Etoy mimetiza el funcionamiento de las corporaciones capitalistas, presentándose a sí misma como una estructura empresarial que propone, frente a la (galerística) lógica objetual, de exhibición y comercialización, un modelo de distribución y remuneración alternativo, consistente en el abandono de la venta de arte en favor de la venta y revalorización de participaciones de su propia marca (etoy.SHARES), con idea de alcanzar la retroalimentación de su aparato productivo, volcado en proyectos de rentabilidad no económica, sino social y cultural.

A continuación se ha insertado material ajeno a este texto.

**config.mk**
```make
export PLATFORM = sky130hd
export DESIGN_NAME = aone_pia_uart_flat
export DESIGN_NICKNAME = d
export VERILOG_FILES = /design/src/rtl/aone_pia_uart_if.sv /design/src/rtl/aone_pia_uart.sv /design/src/flat_wrapper.sv
export SDC_FILE = /design/constraint.sdc
export NUM_CORES = 1
export LEC_CHECK = 0
export BUFFER_PORTS_ARGS = -buffer_cell sky130_fd_sc_hd__buf_4
export CAP_MARGIN = 5
export CORE_MARGIN = 2
export CORE_UTILIZATION = 25
export CTS_BUF_LIST = sky130_fd_sc_hd__clkbuf_4
export DETAILED_ROUTE_END_ITERATION = 8
export MAX_ROUTING_LAYER = met4
export REMOVE_ABC_BUFFERS = 1
export SLEW_MARGIN = 10
export SYNTH_ARGS = -nofsm -noshare
export SYNTH_HDL_FRONTEND = slang
export SYNTH_SLANG_ARGS = --single-unit
export TNS_END_PERCENT = 50
```
**constraint.sdc**
```tcl
create_clock -name clk -period 2.86 [get_ports clk]
set_input_delay 0.143 -clock clk [delete_from_list [all_inputs] [get_ports clk]]
set_output_delay 0.143 -clock clk [all_outputs]
set_load 0.02 [all_outputs]
```
## src/rtl/pipeline_hazard_sequencer.sv

```systemverilog
// Forwarding selects, load-use stall and redirect flush sequencing for a 5-stage pipeline.
// Optional performance counters are enabled by defining HAZARD_PERF_CNT_EN.
module pipeline_hazard_sequencer (
    input  logic        clk,
    input  logic        reset,
    input  logic [4:0]  id_rs,
    input  logic [4:0]  id_rt,
    input  logic [4:0]  idex_rt,
    input  logic        idex_memread,
    input  logic [4:0]  ex_rs,
    input  logic [4:0]  ex_rt,
    input  logic [4:0]  exmem_rd,
    input  logic        exmem_regwrite,
    input  logic [4:0]  memwb_rd,
    input  logic        memwb_regwrite,
    input  logic        branch_taken,
    input  logic        jump,
    input  logic        jr,
    output logic [1:0]  fwd_a,
    output logic [1:0]  fwd_b,
    output logic        pc_write,
    output logic        ifid_write,
    output logic        ctrl_pass,
    output logic        if_flush,
    output logic        branch_sel,
    output logic        jump_sel,
    output logic        jr_sel,
    output logic [15:0] stall_cnt,
    output logic [15:0] flush_cnt
);

    typedef enum logic [1:0] {
        RUN   = 2'b00,
        STALL = 2'b01,
        FLUSH = 2'b10
    } state_t;

    state_t state, state_next;
    logic   hz;
    logic   rd;

    // EX/MEM result is newer than MEM/WB, so it wins when both match.
    function automatic logic [1:0] fwd_sel(input logic [4:0] src);
        if (exmem_regwrite && (exmem_rd != 5'd0) && (exmem_rd == src))
            return 2'd1;
        else if (memwb_regwrite && (memwb_rd != 5'd0) && (memwb_rd == src))
            return 2'd2;
        else
            return 2'd0;
    endfunction

    assign fwd_a = fwd_sel(ex_rs);
    assign fwd_b = fwd_sel(ex_rt);

    assign hz = idex_memread && (idex_rt != 5'd0) &&
                ((idex_rt == id_rs) || (idex_rt == id_rt));
    assign rd = branch_taken | jump | jr;

    always_ff @(posedge clk or posedge reset) begin
        if (reset)
            state <= RUN;
        else
            state <= state_next;
    end

    always_comb begin
        state_next = RUN;
        pc_write   = 1'b1;
        ifid_write = 1'b1;
        ctrl_pass  = 1'b1;
        if_flush   = 1'b0;
        branch_sel = 1'b0;
        jump_sel   = 1'b0;
        jr_sel     = 1'b0;
        case (state)
            RUN, STALL: begin
                if (rd) begin
                    branch_sel = branch_taken;
                    jump_sel   = jump;
                    jr_sel     = jr;
                    if_flush   = 1'b1;
                    state_next = FLUSH;
                end else if (hz && (state == RUN)) begin
                    // A hazard seen again in STALL is the same load, already covered.
                    pc_write   = 1'b0;
                    ifid_write = 1'b0;
                    ctrl_pass  = 1'b0;
                    state_next = STALL;
                end
            end
            FLUSH: begin
                // Redirect requests here come from the squashed instruction.
                if_flush   = 1'b1;
                ctrl_pass  = 1'b0;
                state_next = RUN;
            end
            default: state_next = RUN;
        endcase
    end

`ifdef HAZARD_PERF_CNT_EN
    logic [15:0] stall_q;
    logic [15:0] flush_q;

    always_ff @(posedge clk or posedge reset) begin
        if (reset) begin
            stall_q <= 16'd0;
            flush_q <= 16'd0;
        end else begin
            if ((state == RUN) && (state_next == STALL) && (stall_q != 16'hFFFF))
                stall_q <= stall_q + 16'd1;
            if ((state_next == FLUSH) && (flush_q != 16'hFFFF))
                flush_q <= flush_q + 16'd1;
        end
    end

    assign stall_cnt = stall_q;
    assign flush_cnt = flush_q;
`else
    assign stall_cnt = 16'd0;
    assign flush_cnt = 16'd0;
`endif

endmodule

```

Esta correspondencia entre discurso y estructura genera una fértil ambigüedad conceptual. Los etoy.TANKS, por ejemplo, en tanto plataformas móviles de investigación, ¿actúan como iconos de la economía contemporánea o simbolizan la capacidad disruptiva de la creación artística entendida como generación de zonas temporalmente autónomas? El modelo de accionariado, por su parte, ¿alude a las redes distribuidas de gestión o a la especulación financiera? ¿critica la noción de autoría o se refiere a la imposibilidad de determinar responsabilidades en los grandes conglomerados financieros? El grueso del proyecto constituye otro (mordaz) ejemplo de sobreidentificación, como lo hace, de manera muy evidente, etoy.HOLOGRAM: un certificado holográfico que garantiza la autenticidad… de la ficción.

De forma paradójica, al introducir el territorio ficcional -no como espacio, sino como instrumento y objeto de reflexión, al más puro estilo 0100101110101101.org y en la senda de una longeva tradición metapictórica-, podemos recuperar la idea de la creación artística como metasistema, llevando su función autocrítica al cuestionamiento de su hermética autonomía y de las condiciones materiales y conceptuales bajo las que funciona como estructura relacional. O, en otras palabras, el arte -volviendo a Burnham- como procesamiento (recursivo) de información.